* _Task goal_
The result should be the line with "export IMPL_h_tree_depth=4" followed by every remaining line of the entries, each reproduced exactly, with nothing else.
"""
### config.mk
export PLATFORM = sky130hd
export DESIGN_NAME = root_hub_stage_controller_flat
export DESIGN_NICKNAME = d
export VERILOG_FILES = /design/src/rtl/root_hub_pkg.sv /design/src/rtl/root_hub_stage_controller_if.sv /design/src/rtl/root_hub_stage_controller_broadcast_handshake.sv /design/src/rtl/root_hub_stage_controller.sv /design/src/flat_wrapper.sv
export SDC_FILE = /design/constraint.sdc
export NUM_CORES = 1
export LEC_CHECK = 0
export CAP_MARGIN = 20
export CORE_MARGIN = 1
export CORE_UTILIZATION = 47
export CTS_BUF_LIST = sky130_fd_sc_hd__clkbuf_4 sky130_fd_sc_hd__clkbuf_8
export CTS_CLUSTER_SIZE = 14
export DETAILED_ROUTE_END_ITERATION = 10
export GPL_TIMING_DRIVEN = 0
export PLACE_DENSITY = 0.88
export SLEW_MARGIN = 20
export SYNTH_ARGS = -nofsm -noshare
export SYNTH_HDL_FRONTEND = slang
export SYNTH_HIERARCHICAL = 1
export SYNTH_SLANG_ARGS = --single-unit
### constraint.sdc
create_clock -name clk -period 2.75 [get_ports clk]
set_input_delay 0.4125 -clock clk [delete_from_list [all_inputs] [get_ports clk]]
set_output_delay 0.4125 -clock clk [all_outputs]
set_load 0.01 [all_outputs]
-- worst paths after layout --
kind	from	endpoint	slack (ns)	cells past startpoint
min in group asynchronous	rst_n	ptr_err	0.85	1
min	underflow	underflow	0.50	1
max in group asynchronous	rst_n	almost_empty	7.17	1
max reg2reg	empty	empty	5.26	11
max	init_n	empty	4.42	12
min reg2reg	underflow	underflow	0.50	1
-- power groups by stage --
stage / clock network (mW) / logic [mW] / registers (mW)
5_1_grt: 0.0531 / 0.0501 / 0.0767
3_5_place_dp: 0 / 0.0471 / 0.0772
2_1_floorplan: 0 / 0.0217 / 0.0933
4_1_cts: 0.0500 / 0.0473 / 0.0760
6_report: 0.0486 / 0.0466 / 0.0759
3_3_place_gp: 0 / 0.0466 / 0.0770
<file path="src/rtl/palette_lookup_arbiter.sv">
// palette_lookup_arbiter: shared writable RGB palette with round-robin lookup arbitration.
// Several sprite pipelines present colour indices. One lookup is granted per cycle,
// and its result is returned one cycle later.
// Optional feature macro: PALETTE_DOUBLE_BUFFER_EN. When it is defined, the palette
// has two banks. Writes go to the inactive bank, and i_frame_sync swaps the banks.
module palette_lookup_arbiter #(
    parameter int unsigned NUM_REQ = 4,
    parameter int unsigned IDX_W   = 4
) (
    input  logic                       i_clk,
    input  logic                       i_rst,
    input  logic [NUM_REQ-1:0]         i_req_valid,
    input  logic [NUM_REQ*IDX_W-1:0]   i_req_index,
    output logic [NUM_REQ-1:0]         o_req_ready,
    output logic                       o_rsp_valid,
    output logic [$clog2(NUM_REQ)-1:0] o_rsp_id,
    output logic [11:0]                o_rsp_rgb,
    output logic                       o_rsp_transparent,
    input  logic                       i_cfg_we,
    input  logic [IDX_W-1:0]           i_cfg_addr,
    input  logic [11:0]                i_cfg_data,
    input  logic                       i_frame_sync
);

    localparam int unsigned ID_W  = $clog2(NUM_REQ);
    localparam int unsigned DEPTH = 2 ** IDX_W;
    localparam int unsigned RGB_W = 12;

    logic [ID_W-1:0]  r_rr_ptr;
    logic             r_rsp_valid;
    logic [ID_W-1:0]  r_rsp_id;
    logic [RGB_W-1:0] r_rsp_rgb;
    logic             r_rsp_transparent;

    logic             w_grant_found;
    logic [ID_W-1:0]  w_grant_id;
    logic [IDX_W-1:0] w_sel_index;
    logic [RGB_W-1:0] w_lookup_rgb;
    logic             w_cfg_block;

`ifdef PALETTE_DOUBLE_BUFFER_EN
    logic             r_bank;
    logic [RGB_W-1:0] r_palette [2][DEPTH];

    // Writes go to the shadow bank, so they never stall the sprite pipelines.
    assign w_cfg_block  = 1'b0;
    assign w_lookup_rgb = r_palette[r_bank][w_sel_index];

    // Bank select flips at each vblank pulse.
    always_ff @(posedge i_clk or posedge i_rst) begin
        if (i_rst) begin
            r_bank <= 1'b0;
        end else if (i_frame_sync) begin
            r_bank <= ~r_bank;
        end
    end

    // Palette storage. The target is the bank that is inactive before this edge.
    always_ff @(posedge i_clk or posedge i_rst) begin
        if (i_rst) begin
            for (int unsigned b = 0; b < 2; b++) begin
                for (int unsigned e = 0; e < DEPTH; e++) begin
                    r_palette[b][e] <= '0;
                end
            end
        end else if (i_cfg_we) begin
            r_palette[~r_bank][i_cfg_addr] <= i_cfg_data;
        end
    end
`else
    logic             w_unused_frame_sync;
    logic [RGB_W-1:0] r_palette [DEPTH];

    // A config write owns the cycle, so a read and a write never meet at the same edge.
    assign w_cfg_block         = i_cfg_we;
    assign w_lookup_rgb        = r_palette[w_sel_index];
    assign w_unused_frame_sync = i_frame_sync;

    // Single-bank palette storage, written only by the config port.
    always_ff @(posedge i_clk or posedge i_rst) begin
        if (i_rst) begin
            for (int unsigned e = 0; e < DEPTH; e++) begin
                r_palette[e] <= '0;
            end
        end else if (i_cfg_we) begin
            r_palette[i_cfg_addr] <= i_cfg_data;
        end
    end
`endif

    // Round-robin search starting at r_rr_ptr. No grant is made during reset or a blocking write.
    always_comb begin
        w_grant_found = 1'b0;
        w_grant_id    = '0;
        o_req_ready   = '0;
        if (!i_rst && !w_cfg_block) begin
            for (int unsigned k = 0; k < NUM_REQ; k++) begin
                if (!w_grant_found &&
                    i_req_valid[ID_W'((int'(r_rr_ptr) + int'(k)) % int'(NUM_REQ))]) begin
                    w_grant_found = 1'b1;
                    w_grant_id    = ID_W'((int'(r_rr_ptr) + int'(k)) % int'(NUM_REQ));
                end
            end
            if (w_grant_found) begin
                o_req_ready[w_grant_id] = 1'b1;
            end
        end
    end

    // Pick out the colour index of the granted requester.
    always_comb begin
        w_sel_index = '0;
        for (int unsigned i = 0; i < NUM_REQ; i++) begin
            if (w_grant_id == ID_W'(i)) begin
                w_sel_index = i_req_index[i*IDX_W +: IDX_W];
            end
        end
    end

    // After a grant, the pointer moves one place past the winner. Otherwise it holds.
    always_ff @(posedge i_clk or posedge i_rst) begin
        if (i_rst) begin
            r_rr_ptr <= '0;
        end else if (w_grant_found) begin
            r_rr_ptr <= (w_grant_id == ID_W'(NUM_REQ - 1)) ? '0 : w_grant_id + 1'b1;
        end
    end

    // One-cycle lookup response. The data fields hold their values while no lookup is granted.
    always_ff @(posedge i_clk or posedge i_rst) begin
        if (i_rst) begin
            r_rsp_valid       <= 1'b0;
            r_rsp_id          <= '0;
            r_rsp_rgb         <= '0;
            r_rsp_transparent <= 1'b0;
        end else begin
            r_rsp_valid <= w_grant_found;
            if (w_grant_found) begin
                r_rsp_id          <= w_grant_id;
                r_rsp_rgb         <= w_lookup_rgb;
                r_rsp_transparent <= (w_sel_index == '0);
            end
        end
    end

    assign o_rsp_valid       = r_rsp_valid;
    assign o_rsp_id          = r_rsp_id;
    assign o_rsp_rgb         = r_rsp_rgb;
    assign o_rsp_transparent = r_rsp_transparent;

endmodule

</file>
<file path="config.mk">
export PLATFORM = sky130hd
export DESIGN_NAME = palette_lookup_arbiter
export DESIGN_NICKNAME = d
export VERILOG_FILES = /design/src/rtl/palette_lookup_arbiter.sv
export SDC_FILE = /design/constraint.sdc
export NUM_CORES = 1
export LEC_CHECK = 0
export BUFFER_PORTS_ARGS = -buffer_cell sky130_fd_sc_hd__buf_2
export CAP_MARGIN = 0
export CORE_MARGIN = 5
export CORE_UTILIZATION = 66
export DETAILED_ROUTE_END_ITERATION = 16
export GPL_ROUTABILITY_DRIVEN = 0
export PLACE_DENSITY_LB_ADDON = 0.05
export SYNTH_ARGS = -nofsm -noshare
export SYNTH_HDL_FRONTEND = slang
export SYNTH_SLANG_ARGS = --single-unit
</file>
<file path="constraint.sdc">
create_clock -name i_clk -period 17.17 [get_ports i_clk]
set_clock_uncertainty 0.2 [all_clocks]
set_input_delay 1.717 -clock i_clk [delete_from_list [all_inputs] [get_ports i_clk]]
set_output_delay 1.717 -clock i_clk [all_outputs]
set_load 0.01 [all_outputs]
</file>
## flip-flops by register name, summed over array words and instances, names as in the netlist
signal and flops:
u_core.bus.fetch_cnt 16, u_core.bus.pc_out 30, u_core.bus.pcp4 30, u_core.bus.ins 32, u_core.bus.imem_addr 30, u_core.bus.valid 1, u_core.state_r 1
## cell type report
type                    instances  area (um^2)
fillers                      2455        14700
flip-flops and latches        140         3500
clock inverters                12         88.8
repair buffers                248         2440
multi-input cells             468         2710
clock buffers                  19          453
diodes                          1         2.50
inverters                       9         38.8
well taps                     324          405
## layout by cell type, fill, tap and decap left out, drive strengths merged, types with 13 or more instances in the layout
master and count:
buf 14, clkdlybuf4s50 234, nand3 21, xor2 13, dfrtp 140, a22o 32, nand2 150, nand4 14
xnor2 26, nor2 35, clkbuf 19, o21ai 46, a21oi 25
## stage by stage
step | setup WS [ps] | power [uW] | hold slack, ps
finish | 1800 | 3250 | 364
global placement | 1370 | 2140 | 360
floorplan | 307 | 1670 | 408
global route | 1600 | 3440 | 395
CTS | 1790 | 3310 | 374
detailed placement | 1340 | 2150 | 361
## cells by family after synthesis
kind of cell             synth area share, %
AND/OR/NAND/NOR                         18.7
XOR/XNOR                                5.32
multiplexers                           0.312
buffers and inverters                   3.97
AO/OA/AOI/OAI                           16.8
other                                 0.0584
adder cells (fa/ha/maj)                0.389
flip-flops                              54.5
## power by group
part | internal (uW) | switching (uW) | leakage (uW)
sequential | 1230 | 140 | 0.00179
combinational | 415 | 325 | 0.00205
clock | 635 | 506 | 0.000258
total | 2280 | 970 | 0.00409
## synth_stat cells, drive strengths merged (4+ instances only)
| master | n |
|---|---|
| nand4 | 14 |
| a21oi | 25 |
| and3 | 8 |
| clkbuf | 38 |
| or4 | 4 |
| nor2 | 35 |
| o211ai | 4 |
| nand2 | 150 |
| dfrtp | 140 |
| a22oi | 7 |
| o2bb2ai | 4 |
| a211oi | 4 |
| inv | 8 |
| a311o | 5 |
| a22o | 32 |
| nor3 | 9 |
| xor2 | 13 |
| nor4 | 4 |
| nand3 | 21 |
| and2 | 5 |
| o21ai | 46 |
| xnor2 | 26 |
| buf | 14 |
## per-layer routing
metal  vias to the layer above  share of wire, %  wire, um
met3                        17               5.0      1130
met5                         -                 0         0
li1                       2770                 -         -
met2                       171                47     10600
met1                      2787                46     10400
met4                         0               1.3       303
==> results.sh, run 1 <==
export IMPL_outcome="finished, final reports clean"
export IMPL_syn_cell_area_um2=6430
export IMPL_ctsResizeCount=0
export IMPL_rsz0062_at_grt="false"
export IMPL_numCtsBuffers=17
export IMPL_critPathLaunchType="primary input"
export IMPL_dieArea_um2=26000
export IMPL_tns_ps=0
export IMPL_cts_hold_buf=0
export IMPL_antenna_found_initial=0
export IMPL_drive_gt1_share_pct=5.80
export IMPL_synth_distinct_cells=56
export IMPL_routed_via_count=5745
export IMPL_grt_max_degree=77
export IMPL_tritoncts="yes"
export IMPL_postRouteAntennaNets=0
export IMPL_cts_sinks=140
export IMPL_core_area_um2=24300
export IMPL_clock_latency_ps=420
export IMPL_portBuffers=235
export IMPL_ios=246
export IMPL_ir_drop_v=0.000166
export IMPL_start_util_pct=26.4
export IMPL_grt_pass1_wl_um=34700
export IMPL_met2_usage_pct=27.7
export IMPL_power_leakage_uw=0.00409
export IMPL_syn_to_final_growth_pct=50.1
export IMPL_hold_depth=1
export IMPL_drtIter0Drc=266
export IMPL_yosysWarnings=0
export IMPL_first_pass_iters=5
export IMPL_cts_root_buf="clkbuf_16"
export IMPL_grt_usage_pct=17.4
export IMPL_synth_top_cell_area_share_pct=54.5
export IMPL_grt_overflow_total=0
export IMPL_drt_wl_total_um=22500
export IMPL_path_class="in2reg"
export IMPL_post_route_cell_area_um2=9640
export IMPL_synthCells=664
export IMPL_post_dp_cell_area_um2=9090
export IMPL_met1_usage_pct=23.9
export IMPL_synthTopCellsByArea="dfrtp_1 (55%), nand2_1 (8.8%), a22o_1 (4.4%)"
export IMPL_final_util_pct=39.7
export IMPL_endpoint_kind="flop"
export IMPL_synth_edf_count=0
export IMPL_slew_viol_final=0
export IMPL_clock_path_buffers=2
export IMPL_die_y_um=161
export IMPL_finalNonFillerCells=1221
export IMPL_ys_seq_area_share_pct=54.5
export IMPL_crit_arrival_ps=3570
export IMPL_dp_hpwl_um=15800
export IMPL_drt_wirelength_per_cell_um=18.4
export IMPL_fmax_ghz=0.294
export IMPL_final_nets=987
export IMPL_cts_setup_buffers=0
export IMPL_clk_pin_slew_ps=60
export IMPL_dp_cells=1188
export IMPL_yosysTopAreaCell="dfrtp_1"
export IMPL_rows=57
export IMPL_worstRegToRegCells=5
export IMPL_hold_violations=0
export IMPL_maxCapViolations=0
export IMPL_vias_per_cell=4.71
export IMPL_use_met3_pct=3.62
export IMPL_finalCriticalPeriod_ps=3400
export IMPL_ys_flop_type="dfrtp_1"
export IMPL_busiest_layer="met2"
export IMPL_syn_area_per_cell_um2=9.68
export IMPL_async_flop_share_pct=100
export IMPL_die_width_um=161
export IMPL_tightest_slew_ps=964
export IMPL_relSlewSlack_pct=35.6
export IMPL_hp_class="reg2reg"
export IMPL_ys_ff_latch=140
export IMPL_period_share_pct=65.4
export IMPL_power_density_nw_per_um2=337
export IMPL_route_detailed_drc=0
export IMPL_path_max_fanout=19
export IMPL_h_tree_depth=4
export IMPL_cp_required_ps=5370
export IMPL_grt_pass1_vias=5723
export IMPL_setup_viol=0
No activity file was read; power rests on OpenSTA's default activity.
"""
* _Your response_
export IMPL_h_tree_depth=4
export IMPL_cp_required_ps=5370
export IMPL_grt_pass1_vias=5723
export IMPL_setup_viol=0
No activity file was read; power rests on OpenSTA's default activity.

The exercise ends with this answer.